Mapping a thermodynamic stability window to prevent detrimental reactions during CO2 electrolysis in solid oxide electrolysis cells

Preventing Ni oxidation and carbon deposition, regarded as two major issues for CO2 electrolysis with conventional Ni-based cathodes, is a critical challenge for the development of solid oxide electrolysis cells (SOECs). However, the origin of these two detrimental reactions remains unclear. Here, we unveil that the Nernst voltage, in relation to the operating voltage applied to the SOEC, is the determining factor in controlling these electrochemical reactions.

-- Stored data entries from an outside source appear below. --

### config.mk
export PLATFORM = sky130hd
export DESIGN_NAME = proj_fm_ctrl
export DESIGN_NICKNAME = d
export VERILOG_FILES = /design/src/rtl/proj_pkg.sv /design/src/rtl/proj_fm_fill_cnt.sv /design/src/rtl/proj_fm_ctrl.sv
export SDC_FILE = /design/constraint.sdc
export NUM_CORES = 1
export LEC_CHECK = 0
export CAP_MARGIN = 30
export CORE_ASPECT_RATIO = 1.4
export CORE_MARGIN = 5
export CORE_UTILIZATION = 36
export DETAILED_ROUTE_END_ITERATION = 7
export GPL_TIMING_DRIVEN = 0
export PLACE_DENSITY = 0.79
export SETUP_SLACK_MARGIN = 0.3
export SYNTH_ARGS = -nofsm -noshare
export SYNTH_HDL_FRONTEND = slang
export SYNTH_SLANG_ARGS = --single-unit
export TNS_END_PERCENT = 1
### constraint.sdc
create_clock -name clk -period 2.1 [get_ports clk]
set_input_delay 0.315 -clock clk [delete_from_list [all_inputs] [get_ports clk]]
set_output_delay 0.315 -clock clk [all_outputs]
set_load 0.02 [all_outputs]
### src/rtl/proj_pkg.sv
// Shared constants and types for the fragment-memory sequencer.
// Buffer geometry below sets the default FM buffer depth.
package proj_pkg;

    localparam int unsigned FM_RAMS_COUNT             = 2;
    localparam int unsigned FM_ENTRIES_COUNT          = 2;
    localparam int unsigned FM_OFFSET_COUNT           = 2;
    localparam int unsigned FM_DATA_BITS              = 32;
    localparam int unsigned SIGNED_INDICE_LEN         = 8;
    localparam int unsigned FM_EXTENDER_FRAG_LEN_BITS = 16;

    localparam int unsigned FM_BUFFER_WORDS =
        FM_RAMS_COUNT * FM_ENTRIES_COUNT * FM_OFFSET_COUNT;

    typedef enum logic [0:0] {
        R_IDLE,
        R_RUN
    } fm_rd_state_e;

endpackage

### src/rtl/proj_fm_fill_cnt.sv
// Write-side pacing for the FM: mirrors the FM's free-running write address,
// flags missing fill words and gates the buffer swap on the last word.
module proj_fm_fill_cnt #(
    parameter int unsigned BUFFER_WORDS = proj_pkg::FM_BUFFER_WORDS
) (
    input  logic clk,
    input  logic rst_n,
    input  logic s_valid,
    input  logic swap_ok,
    input  logic fm_wait,
    output logic s_ready,
    output logic swap,
    output logic underrun
);

    localparam int unsigned WcntBits = (BUFFER_WORDS > 2) ? $clog2(BUFFER_WORDS) : 1;
    localparam logic [WcntBits-1:0] WcntLast = WcntBits'(BUFFER_WORDS - 1);

    logic [WcntBits-1:0] wcnt_q, wcnt_d;
    logic                underrun_q, underrun_d;
    logic                at_last;

    always_comb begin
        at_last    = (wcnt_q == WcntLast);
        swap       = at_last & s_valid & swap_ok;
        s_ready    = at_last ? swap : 1'b1;
        wcnt_d     = wcnt_q;
        underrun_d = underrun_q;
        // The FM consumes a word every cycle below the last slot, valid or not.
        if (!at_last) begin
            wcnt_d = wcnt_q + WcntBits'(1);
            if (!s_valid) begin
                underrun_d = 1'b1;
            end
        end else if (swap) begin
            wcnt_d = '0;
        end
    end

    always_ff @(posedge clk or negedge rst_n) begin
        if (!rst_n) begin
            wcnt_q     <= '0;
            underrun_q <= 1'b0;
        end else begin
            wcnt_q     <= wcnt_d;
            underrun_q <= underrun_d;
        end
    end

    assign underrun = underrun_q;

    // The FM must be holding its write address while we sit on the last word.
    fm_wait_in_hold: assert property (@(posedge clk) disable iff (!rst_n) at_last |-> fm_wait);

endmodule

### src/rtl/proj_fm_ctrl.sv
// Sequencer for the ping-pong fragment memory: paces reference fills into the
// FM write buffer and runs strided fragment-query bursts from the read buffer.
module proj_fm_ctrl #(
    parameter int unsigned BUFFER_WORDS      = proj_pkg::FM_RAMS_COUNT *
                                               proj_pkg::FM_ENTRIES_COUNT *
                                               proj_pkg::FM_OFFSET_COUNT,
    parameter int unsigned DATA_BITS         = proj_pkg::FM_DATA_BITS,
    parameter int unsigned SIGNED_INDICE_LEN = proj_pkg::SIGNED_INDICE_LEN,
    parameter int unsigned FRAG_LEN          = proj_pkg::FM_EXTENDER_FRAG_LEN_BITS,
    parameter int unsigned CNT_BITS          = 16
) (
    input  logic                         clk,
    input  logic                         rst_n,
    input  logic                         s_valid,
    output logic                         s_ready,
    input  logic [DATA_BITS-1:0]         s_data,
    input  logic                         rd_release,
    input  logic                         q_valid,
    output logic                         q_ready,
    input  logic [SIGNED_INDICE_LEN-1:0] q_start,
    input  logic [SIGNED_INDICE_LEN-1:0] q_stride,
    input  logic [CNT_BITS-1:0]          q_count,
    output logic                         m_valid,
    input  logic                         m_ready,
    output logic [FRAG_LEN-1:0]          m_data,
    output logic                         m_last,
    output logic [DATA_BITS-1:0]         fm_wdata,
    output logic                         fm_chg_idx,
    output logic [SIGNED_INDICE_LEN-1:0] fm_frag_idx,
    input  logic                         fm_wait,
    input  logic [FRAG_LEN-1:0]          fm_rdata,
    output logic                         rd_buf_valid,
    output logic                         underrun
);

    import proj_pkg::*;

    fm_rd_state_e                 rd_state_q, rd_state_d;
    logic [SIGNED_INDICE_LEN-1:0] cur_q, cur_d;
    logic [SIGNED_INDICE_LEN-1:0] stride_q, stride_d;
    logic [CNT_BITS-1:0]          rem_q, rem_d;
    logic                         rd_buf_valid_q, rd_buf_valid_d;
    logic                         rel_pend_q, rel_pend_d;
    logic                         rd_idle, swap_ok, swap, q_accept, m_fire;

    assign fm_wdata   = s_data;
    assign m_data     = fm_rdata;
    assign fm_chg_idx = swap;

    proj_fm_fill_cnt #(
        .BUFFER_WORDS(BUFFER_WORDS)
    ) u_fill_cnt (
        .clk     (clk),
        .rst_n   (rst_n),
        .s_valid (s_valid),
        .swap_ok (swap_ok),
        .fm_wait (fm_wait),
        .s_ready (s_ready),
        .swap    (swap),
        .underrun(underrun)
    );

    always_comb begin
        rd_idle      = (rd_state_q == R_IDLE);
        // Swapping mid-burst would change the buffer under the reader.
        swap_ok      = rd_idle & (~rd_buf_valid_q | rel_pend_q);
        q_ready      = rd_idle & rd_buf_valid_q & ~rel_pend_q;
        m_valid      = (rd_state_q == R_RUN);
        m_last       = m_valid & (rem_q == CNT_BITS'(1));
        q_accept     = q_valid & q_ready;
        m_fire       = m_valid & m_ready;
        fm_frag_idx  = cur_q;
        rd_buf_valid = rd_buf_valid_q;

        rd_state_d = rd_state_q;
        cur_d      = cur_q;
        stride_d   = stride_q;
        rem_d      = rem_q;
        case (rd_state_q)
            R_IDLE: begin
                if (q_accept && (q_count != '0)) begin
                    cur_d      = q_start;
                    stride_d   = q_stride;
                    rem_d      = q_count;
                    rd_state_d = R_RUN;
                end
            end
            R_RUN: begin
                if (m_fire) begin
                    cur_d = cur_q + stride_q;
                    rem_d = rem_q - CNT_BITS'(1);
                    if (m_last) begin
                        rd_state_d = R_IDLE;
                    end
                end
            end
            default: rd_state_d = R_IDLE;
        endcase

        rd_buf_valid_d = rd_buf_valid_q | swap;
        rel_pend_d     = swap ? 1'b0 : (rel_pend_q | (rd_release & rd_buf_valid_q));
    end

    always_ff @(posedge clk or negedge rst_n) begin
        if (!rst_n) begin
            rd_state_q     <= R_IDLE;
            cur_q          <= '0;
            stride_q       <= '0;
            rem_q          <= '0;
            rd_buf_valid_q <= 1'b0;
            rel_pend_q     <= 1'b0;
        end else begin
            rd_state_q     <= rd_state_d;
            cur_q          <= cur_d;
            stride_q       <= stride_d;
            rem_q          <= rem_d;
            rd_buf_valid_q <= rd_buf_valid_d;
            rel_pend_q     <= rel_pend_d;
        end
    end

endmodule

==> results of run 1 <==
-- where the power goes --
| part | switching (mW) | internal [mW] | leakage (nW) | total [mW] |
|---|---|---|---|---|
| sequential | 0.365 | 1.11 | 0.461 | 1.47 |
| combinational | 1.52 | 1.52 | 1.36 | 3.04 |
| clock | 0.287 | 0.233 | 0.0412 | 0.519 |
| total | 2.17 | 2.86 | 1.86 | 5.03 |
-- placed cells by master (no fill, tap or decap), drive strengths merged, types with 5 or more instances in the layout --
cell / count
buf: 64
inv: 13
or2: 7
o21ai: 30
nor4: 6
a21oi: 18
o22ai: 11
mux2: 11
nand2: 19
clkbuf: 19
clkdlybuf4s15: 5
or3: 6
nand2b: 6
nand3: 7
nor2: 9
dlygate4sd2: 5
clkdlybuf4s50: 79
ha: 11
mux2i: 9
nor3: 9
dfrtp: 39
-- cells by family after synthesis --
family / Yosys count / synth area share
flops: 39 / 0.3492
fa+ha+maj: 12 / 0.05640
buf+inv: 70 / 0.1607
compound gates: 82 / 0.1795
simple gates: 85 / 0.1683
mux: 20 / 0.07655
xor+xnor: 3 / 0.009402
-- state kept, by name, indices dropped and copies added (netlist names) --
name and count:
fm_frag_idx 8, rel_pend_q 1, m_valid 1, rem_q 16, rd_buf_valid 1, stride_q 8, u_fill_cnt.wcnt_q 3, u_fill_cnt.underrun 1
-- area by class of cell --
type,instances,share of cell area
buffer,57,0.09780
clock inverter,2,0.002928
multi-input combinational,202,0.3657
inverter,13,0.01142
sequential,39,0.2293
clock buffer,6,0.01698
timing repair buffer,111,0.2466
tap,100,0.02928
-- final timing paths --
| path | depth (start not counted) | to | slack [ns] |
|---|---|---|---|
| setup / recovery | 4 | m_last | -0.07 |
| hold / removal | 3 | rem_q[0] | 0.35 |
| max in group asynchronous | 3 | rem_q[7] | 1.13 |
| min in group asynchronous | 2 | stride_q[1] | 0.48 |
| setup reg to reg | 6 | rem_q[15] | -0.07 |
| hold reg to reg | 1 | u_fill_cnt.wcnt_q[0] | 0.49 |
-- critical path: stages (launching register included) --
cell and delay, ns:
dfrtp_2 0.42, or3_4 0.39, or4b_4 0.51, nor2_4 0.12, buf_6 0.12
-- routing by layer --
metal  track usage  up-vias  routed length [um]  part of all wire
met1        0.1856     1302                3198              0.38
met5             0        -                   0                 0
met2        0.3261      126                4502              0.53
met3       0.04392        6                 665             0.079
li1              -     1309                   -                 -
met4       0.03379        0                  65            0.0077
-- timing repair --
item,in CTS,in global routing
setup endpoints to repair,37,28
endpoints found under the hold margin,14,0
pin swaps,18,13
gates resized for setup,62,31
buffers inserted,7,2
cloned,0,0
hold buffers,1,0
==> impl_metrics.py, run 1 <==
metrics = {
    "layout": {
        "fin_nets": 528,
        "area.growth.synth_to_final_pct": 52.86,
        "regArea_sq_um": 979.7,
        "design_area_sq_um": 4273,
        "drive_above_1_share": 0.3186,
        "number_of_non_filler_instances_in_the_completed_layout": 530,
        "postLayoutCoreUtil": 0.5582,
        "multi_input_area_sq_um": 1563,
        "antenna_cells": 0,
        "fillerInstances": 714,
    },
    "synth": {
        "synthArstFlopShare": 1.000,
        "post_synth_num_cell_types": 52,
        "synthTopCellsByArea": "dfrtp_1, buf_4, ha_1, mux2_2, o21ai_0",
        "synth_edf_count": 0,
        "netlist_top_cells_count": "buf_4, dfrtp_1, o21ai_0",
        "netlist.area_leader.share": 0.3491,
        "synth.yosys.seq_area_share": 0.3491,
        "number_of_nets_in_the_synthesized_netlist": 410,
        "ys.flop_type": "dfrtp_1",
        "post_synth_instance_area_sq_um": 2795,
        "synth_most_common_cell": "buf_4",
        "dominant_cell_type_by_area_after_synthesis": "dfrtp_1",
        "synthesis.yosys.warnings": 0,
        "synth.ff_latch_count": 39,
        "syn_inst": 311,
        "syn-mean-instance-area_sq_um": 8.988,
    },
    "clocking": {
        "cts_tree": "built",
        "cts.htree.levels": 2,
        "clk_latency_ns": 0.30,
        "path_clk_slew_ns": 0.08,
        "numCtsBuffers": 5,
        "cts-root-buf": "clkbuf_8",
        "clkSinkCount": 39,
        "clockBufferDepth": 2,
    },
    "sta": {
        "tightestPinTransition_ns": 0.7914,
        "maxSlewHeadroom": 0.4688,
        "final_hold_viols": 0,
        "slew_viol_final": 0,
        "setup_slack_ns": -0.06896,
        "timing.fmax_mhz": 461.1,
        "timing.final.crit_period_ns": 2.169,
        "fin_setup_tns_ns": -0.1376,
        "rsz_0062_raised_after_global_routing": "true",
        "min_period_over_period": 1.033,
        "clock-skew-final_ns": 0.01277,
        "fin_hold_ws_ns": 0.3534,
        "setup_viol_count_final": 2,
    },
    "drt": {
        "detail_route.drc_violations": 0,
        "detail_route.vias_per_cell": 5.175,
        "wl_final_um": 8432,
        "detailedRoute.firstPassIterationCount": 4,
        "drt-initial-drc-count": 112,
        "via_count": 2743,
        "routed_wire_length_per_instance_um": 15.91,
        "ant_nets": 0,
    },
    "worst_setup_path": {
        "setup.worst_path.class": "flip-flop to output port",
        "arr_time_crit_path_ns": 1.85,
        "crit_start": "rem_q[7]",
        "cp-end-kind": "output port",
        "critical_path_required_ns": 1.78,
        "critical_path.reg2reg.startpoint": "rem_q[7]",
        "crit_fanout": 2,
        "startpoint_type": "flip-flop",
    },
    "global_routing": {
        "groute.usage.overall": 0.1693,
        "first_global_vias": 2737,
        "initial_antenna_violation_count": 0,
        "global_route_wire_length_before_repair_um": 13370,
        "grt_remaining_overflow": 0,
        "grt_start_max_net_pins": 26,
    },
    "floorplan": {
        "start_util": 0.3652,
        "top_level_ports": 150,
        "die_w_um": 84.47,
        "rows": 38,
        "core_area_sq_um": 7655,
        "fp.dieH_um": 114.3,
        "die_area_sq_um": 9652,
    },
    "place": {
        "post_place_instance_area_sq_um": 3951,
        "dp_hpwl_um": 6394,
        "placement.setup.worst_slack_ns": -1.045,
        "place.detailed.instances": 512,
        "port-buffer-count": 100,
        "place_congestion": 0.8810,
    },
    "outcome": {
        "violated_checks": "negative setup slack",
        "result_of_the_run": "finished, violations left",
    },
    "power": {
        "power.leakage_nw": 1.861,
        "power_per_cell_area_nw_per_um2": 1178,
        "report.power.total_mw": 5.034,
        "ir_worst_vdd_uv": 716.0,
    },
    "worst_hold_path": {
        "worst_hold_startpoint": "q_count[0]",
        "min-delay-path-class": "primary input to flip-flop",
    },
    "run": {
        "max_cap_violations": 0,
    },
}
No activity file was read; power rests on OpenSTA's default activity.
==> inputs of run 2 (changes only) <==
--- a/config.mk
+++ b/config.mk
@@ -5,7 +5,7 @@
 export SDC_FILE = /design/constraint.sdc
 export NUM_CORES = 1
 export LEC_CHECK = 0
-export CAP_MARGIN = 30
+export CAP_MARGIN = 20
 export CORE_ASPECT_RATIO = 1.4
 export CORE_MARGIN = 5
 export CORE_UTILIZATION = 36
==> results of run 2 <==
No change in the layout: final DEF, timing and power equal those of run 1.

This insight enables the establishment of a reaction phase diagram that identifies the temperature-dependent operating voltage window where both Ni oxidation and carbon deposition can be avoided. We construct this reaction phase diagram based on the results of experiments and a thermodynamic model, and we validate it at a typical reaction condition (cathode: CO2, 1 atm; anode: air, 1 atm; temperature: 800 degrees C). As a result, pure CO2 electrolysis in Ni-based cathode supported SOECs is successfully demonstrated without Ni oxidation and carbon deposition.

Automated summary

Preventing Ni oxidation and carbon deposition in CO2 electrolysis is a critical challenge for solid oxide electrolysis cells (SOECs). This study reveals that the Nernst voltage, in relation to the operating voltage, controls these reactions and enables the establishment of a reaction phase diagram. The successful demonstration of pure CO2 electrolysis without Ni oxidation and carbon deposition is achieved in Ni-based cathode supported SOECs.